Producers, buyers contemplate yearlings
By Jerry Nine
(Oct. 23)—Right now there is very big difference in what a yearling will bring and a big calf. It seems to me that most of the buyers buying these feeder cattle feel comfortable and will step up and give a very big price if these big calves have been weaned 60 days.
Sometimes 50 days will work. There are a lot of programs that promote a 45-day weaned calf and for the most part, most calf buyers feel comfortable with that. From the standpoint of a sale barn owner this time of year is frustrating. This year, even more than most, is a big difference in long weaned or yearlings compared to calves or short weaned. Some of these big calves or 30-day weaned feeders look solid like they would not get sick.
However, most buyers are not willing to take the chance. I understand that from the standpoint of order buying feeder cattle for 21 years. The amount you will make is often not worth the risk of losing your job or even getting the feedlot to question whether you know what you are doing. Trust me, they remember the one bad deal and do not remember the 20 good deals.
One time, 20 years ago, I bought a set of steers off grass. I told the seller that I could not use three plainer steers. He said, “I will make you a deal—if you get them back from the feedlot (meaning they rejected them), I will take them back.” I said, “There is no way I am using my orders to try to slide your odds by.” It is not that easy to gain trust from a buyer and convince him you know what you are doing, let alone doing stupid stuff.
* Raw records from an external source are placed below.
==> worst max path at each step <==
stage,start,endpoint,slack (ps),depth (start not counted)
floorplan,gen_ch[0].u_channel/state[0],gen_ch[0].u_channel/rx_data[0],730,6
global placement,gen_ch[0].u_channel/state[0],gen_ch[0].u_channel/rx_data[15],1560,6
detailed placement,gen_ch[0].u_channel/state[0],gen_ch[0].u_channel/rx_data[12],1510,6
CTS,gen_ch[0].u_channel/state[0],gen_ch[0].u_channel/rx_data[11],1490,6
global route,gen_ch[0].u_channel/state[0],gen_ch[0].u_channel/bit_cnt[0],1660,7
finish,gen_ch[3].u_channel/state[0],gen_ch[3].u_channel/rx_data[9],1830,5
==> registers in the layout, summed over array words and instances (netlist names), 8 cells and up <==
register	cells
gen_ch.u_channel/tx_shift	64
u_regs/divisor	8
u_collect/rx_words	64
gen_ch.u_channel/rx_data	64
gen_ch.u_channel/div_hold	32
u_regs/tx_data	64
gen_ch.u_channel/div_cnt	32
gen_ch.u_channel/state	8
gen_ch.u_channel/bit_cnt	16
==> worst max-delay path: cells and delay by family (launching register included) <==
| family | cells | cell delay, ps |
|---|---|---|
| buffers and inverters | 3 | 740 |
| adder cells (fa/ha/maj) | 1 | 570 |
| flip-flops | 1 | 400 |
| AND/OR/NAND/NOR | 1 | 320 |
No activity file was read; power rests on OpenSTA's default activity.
[src/hdl/regfile_pkg.sv]
// Widths, vector types and the write-port state encoding of the register file.

package regfile_pkg;

  //////////////////////////////////////////////////////////////////////
  // Sizes
  //////////////////////////////////////////////////////////////////////

  // Six registers leave two address codes unused, so the checker tree
  // always has tied-off leaves.
  localparam int NumRegs   = 6;
  localparam int AddrWidth = 3;
  localparam int DataWidth = 16;

  //////////////////////////////////////////////////////////////////////
  // Vector types
  //////////////////////////////////////////////////////////////////////

  // Binary register address as sent by the requester.
  typedef logic [AddrWidth-1:0] reg_addr_t;
  // One-hot register select, one bit per register.
  typedef logic [NumRegs-1:0]   reg_sel_t;
  // Register payload.
  typedef logic [DataWidth-1:0] reg_data_t;

  // Write port state. The port only leaves WP_LOCKED through reset.
  typedef enum logic {
    WP_RUN    = 1'b0,
    WP_LOCKED = 1'b1
  } wp_state_e;

endpackage : regfile_pkg
## config.mk

```make
export PLATFORM = sky130hd
export DESIGN_NAME = simple_processor
export DESIGN_NICKNAME = d
export VERILOG_FILES = /design/src/verilog/simple_processor_pkg.sv /design/src/verilog/simple_processor_isa_pkg.sv /design/src/verilog/ins_dec.sv /design/src/verilog/reg_file.sv /design/src/verilog/alu.sv /design/src/verilog/simple_processor.sv
export SDC_FILE = /design/constraint.sdc
export NUM_CORES = 1
export LEC_CHECK = 0
export ABC_CLOCK_PERIOD_IN_PS = 9280
export BUFFER_PORTS_ARGS = -buffer_cell sky130_fd_sc_hd__buf_2
export CAP_MARGIN = 20
export CORE_ASPECT_RATIO = 0.8
export CORE_MARGIN = 4
export CORE_UTILIZATION = 40
export CTS_BUF_LIST = sky130_fd_sc_hd__clkbuf_4 sky130_fd_sc_hd__clkbuf_8 sky130_fd_sc_hd__clkbuf_16
export CTS_CLUSTER_SIZE = 16
export DETAILED_ROUTE_END_ITERATION = 6
export PLACE_DENSITY = 0.6
export SETUP_SLACK_MARGIN = 0.1
export SYNTH_ARGS = -nofsm -noshare
export SYNTH_HDL_FRONTEND = slang
export SYNTH_SLANG_ARGS = --single-unit
```

## constraint.sdc

```tcl
create_clock -name clk_i -period 9.28 [get_ports clk_i]
set_clock_uncertainty 0.2 [all_clocks]
set_input_delay 1.392 -clock clk_i [delete_from_list [all_inputs] [get_ports clk_i]]
set_output_delay 1.392 -clock clk_i [all_outputs]
set_load 0.01 [all_outputs]
```
### src/decode_stage.sv
module decode_stage
    import rv_int_pkg::*;
#(
    parameter int XLEN = 32
) (
    input  logic                clk,
    input  logic                rst,
    input  logic                in_valid,
    input  logic [INSTR_W-1:0]  in_instr,
    input  logic                advance,
    input  logic                wr_en,
    input  reg_addr_t           wr_addr,
    input  logic [XLEN-1:0]     wr_data,
    issue_if.issue_src          issue
);

    localparam int IMM_W = IMM_I_MSB - IMM_I_LSB + 1;

    opcode_e          opcode;
    logic [2:0]       funct3;
    reg_addr_t        rs1;
    reg_addr_t        rs2;
    reg_addr_t        rd;
    logic [XLEN-1:0]  imm_ext;
    logic [XLEN-1:0]  rs1_data;
    logic [XLEN-1:0]  rs2_data;
    alu_op_e          alu_op;
    logic             legal;
    logic             use_imm;

    assign opcode = opcode_e'(in_instr[OPC_MSB:OPC_LSB]);
    assign funct3 = in_instr[FUNCT3_MSB:FUNCT3_LSB];
    assign rs1    = in_instr[RS1_MSB:RS1_LSB];
    assign rs2    = in_instr[RS2_MSB:RS2_LSB];
    assign rd     = in_instr[RD_MSB:RD_LSB];

    assign imm_ext = {{(XLEN-IMM_W){in_instr[IMM_I_MSB]}}, in_instr[IMM_I_MSB:IMM_I_LSB]};

    always_comb begin
        alu_op  = ALU_ADD;
        legal   = 1'b1;
        use_imm = 1'b0;
        case (opcode)
            OPC_REG: begin
                case (funct3)
                    FUNCT3_ADD: alu_op = in_instr[FUNCT7_B5] ? ALU_SUB : ALU_ADD;
                    FUNCT3_SLT: alu_op = ALU_SLT;
                    FUNCT3_OR:  alu_op = ALU_OR;
                    FUNCT3_AND: alu_op = ALU_AND;
                    default:    legal  = 1'b0;
                endcase
            end
            OPC_IMM: begin
                use_imm = 1'b1;
                case (funct3)
                    FUNCT3_ADD: alu_op = ALU_ADD; // bit 30 is immediate here
                    FUNCT3_SLT: alu_op = ALU_SLT;
                    FUNCT3_OR:  alu_op = ALU_OR;
                    FUNCT3_AND: alu_op = ALU_AND;
                    default:    legal  = 1'b0;
                endcase
            end
            default: legal = 1'b0;
        endcase
    end

    register_file #(
        .XLEN(XLEN)
    ) u_register_file (
        .clk      (clk),
        .rst      (rst),
        .rd_addr1 (rs1),
        .rd_addr2 (rs2),
        .wr_en    (wr_en),
        .wr_addr  (wr_addr),
        .wr_data  (wr_data),
        .rd_data1 (rs1_data),
        .rd_data2 (rs2_data)
    );

    // Issue register, flags qualified by in_valid so bubbles stay inert
    always_ff @(posedge clk or posedge rst) begin
        if (rst) begin
            issue.valid    <= 1'b0;
            issue.write_en <= 1'b0;
            issue.illegal  <= 1'b0;
        end else if (advance) begin
            issue.valid    <= in_valid;
            issue.write_en <= in_valid && legal;
            issue.illegal  <= in_valid && !legal;
        end
    end

    always_ff @(posedge clk) begin
        if (advance) begin
            issue.alu_op   <= alu_op;
            issue.use_imm  <= use_imm;
            issue.rs1      <= rs1;
            issue.rs2      <= rs2;
            issue.rd       <= rd;
            issue.rs1_data <= rs1_data;
            issue.rs2_data <= rs2_data;
            issue.imm      <= imm_ext;
        end
    end

endmodule

### src/execute_stage.sv
module execute_stage
    import rv_int_pkg::*;
#(
    parameter int XLEN = 32
) (
    input  logic         clk,
    input  logic         rst,
    input  logic         advance,
    issue_if.issue_dst   issue,
    retire_if.retire_src retire
);

    logic             fwd1;
    logic             fwd2;
    logic [XLEN-1:0]  op_a;
    logic [XLEN-1:0]  op_b_reg;
    logic [XLEN-1:0]  op_b;
    logic [XLEN-1:0]  result;
    logic             less;

    // Distance one, from the slot that retires on this same advance
    assign fwd1 = retire.write_en && (retire.rd != '0) && (retire.rd == issue.rs1);
    assign fwd2 = retire.write_en && (retire.rd != '0) && (retire.rd == issue.rs2);

    assign op_a     = fwd1 ? retire.data : issue.rs1_data;
    assign op_b_reg = fwd2 ? retire.data : issue.rs2_data;
    assign op_b     = issue.use_imm ? issue.imm : op_b_reg;

    assign less = $signed(op_a) < $signed(op_b);

    always_comb begin
        case (issue.alu_op)
            ALU_ADD: result = op_a + op_b;
            ALU_SUB: result = op_a - op_b;
            ALU_AND: result = op_a & op_b;
            ALU_OR:  result = op_a | op_b;
            ALU_SLT: result = {{(XLEN-1){1'b0}}, less};
            default: result = '0;
        endcase
    end

    always_ff @(posedge clk or posedge rst) begin
        if (rst) begin
            retire.valid    <= 1'b0;
            retire.write_en <= 1'b0;
            retire.illegal  <= 1'b0;
        end else if (advance) begin
            retire.valid    <= issue.valid;
            retire.write_en <= issue.write_en;
            retire.illegal  <= issue.illegal;
        end
    end

    always_ff @(posedge clk) begin
        if (advance) begin
            retire.rd   <= issue.rd;
            retire.data <= result;
        end
    end

endmodule

### src/register_file.sv
module register_file
    import rv_int_pkg::*;
#(
    parameter int XLEN = 32
) (
    input  logic             clk,
    input  logic             rst,
    input  reg_addr_t        rd_addr1,
    input  reg_addr_t        rd_addr2,
    input  logic             wr_en,
    input  reg_addr_t        wr_addr,
    input  logic [XLEN-1:0]  wr_data,
    output logic [XLEN-1:0]  rd_data1,
    output logic [XLEN-1:0]  rd_data2
);

    logic [XLEN-1:0] regs [NUM_REGS];
    logic            wr_live;
    logic            hit1;
    logic            hit2;

    // x0 is never written, so it stays at its reset value
    assign wr_live = wr_en && (wr_addr != '0);

    always_ff @(posedge clk or posedge rst) begin
        if (rst) begin
            for (int i = 0; i < NUM_REGS; i++) begin
                regs[i] <= '0;
            end
        end else if (wr_live) begin
            regs[wr_addr] <= wr_data;
        end
    end

    // Same-cycle write shows through to the readers
    assign hit1 = wr_live && (wr_addr == rd_addr1);
    assign hit2 = wr_live && (wr_addr == rd_addr2);

    assign rd_data1 = hit1 ? wr_data : regs[rd_addr1];
    assign rd_data2 = hit2 ? wr_data : regs[rd_addr2];

endmodule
Right now a shorter bred cow, middle-aged or older cow, 5 months or more, will go back home, so be sure and impregnate any cow that might be bred and have a good udder.
A rule of thumb—ask the sale barn manager, as that varies from time to time.
A neighbor’s wife passed away and the day of the funeral a friend of the family had a heifer calf born. They named her after this lady. The grandkids asked Grandpa if he was going to buy that heifer. He said, “No, but one of my kids probably will.”
I’m guessing when I die my kids will probably buy a donkey and name it after me for their memory.
Editor’s note: Jerry Nine, Woodward, Okla., is a lifetime cattleman who grew up on his family’s ranch near Laverne, Okla.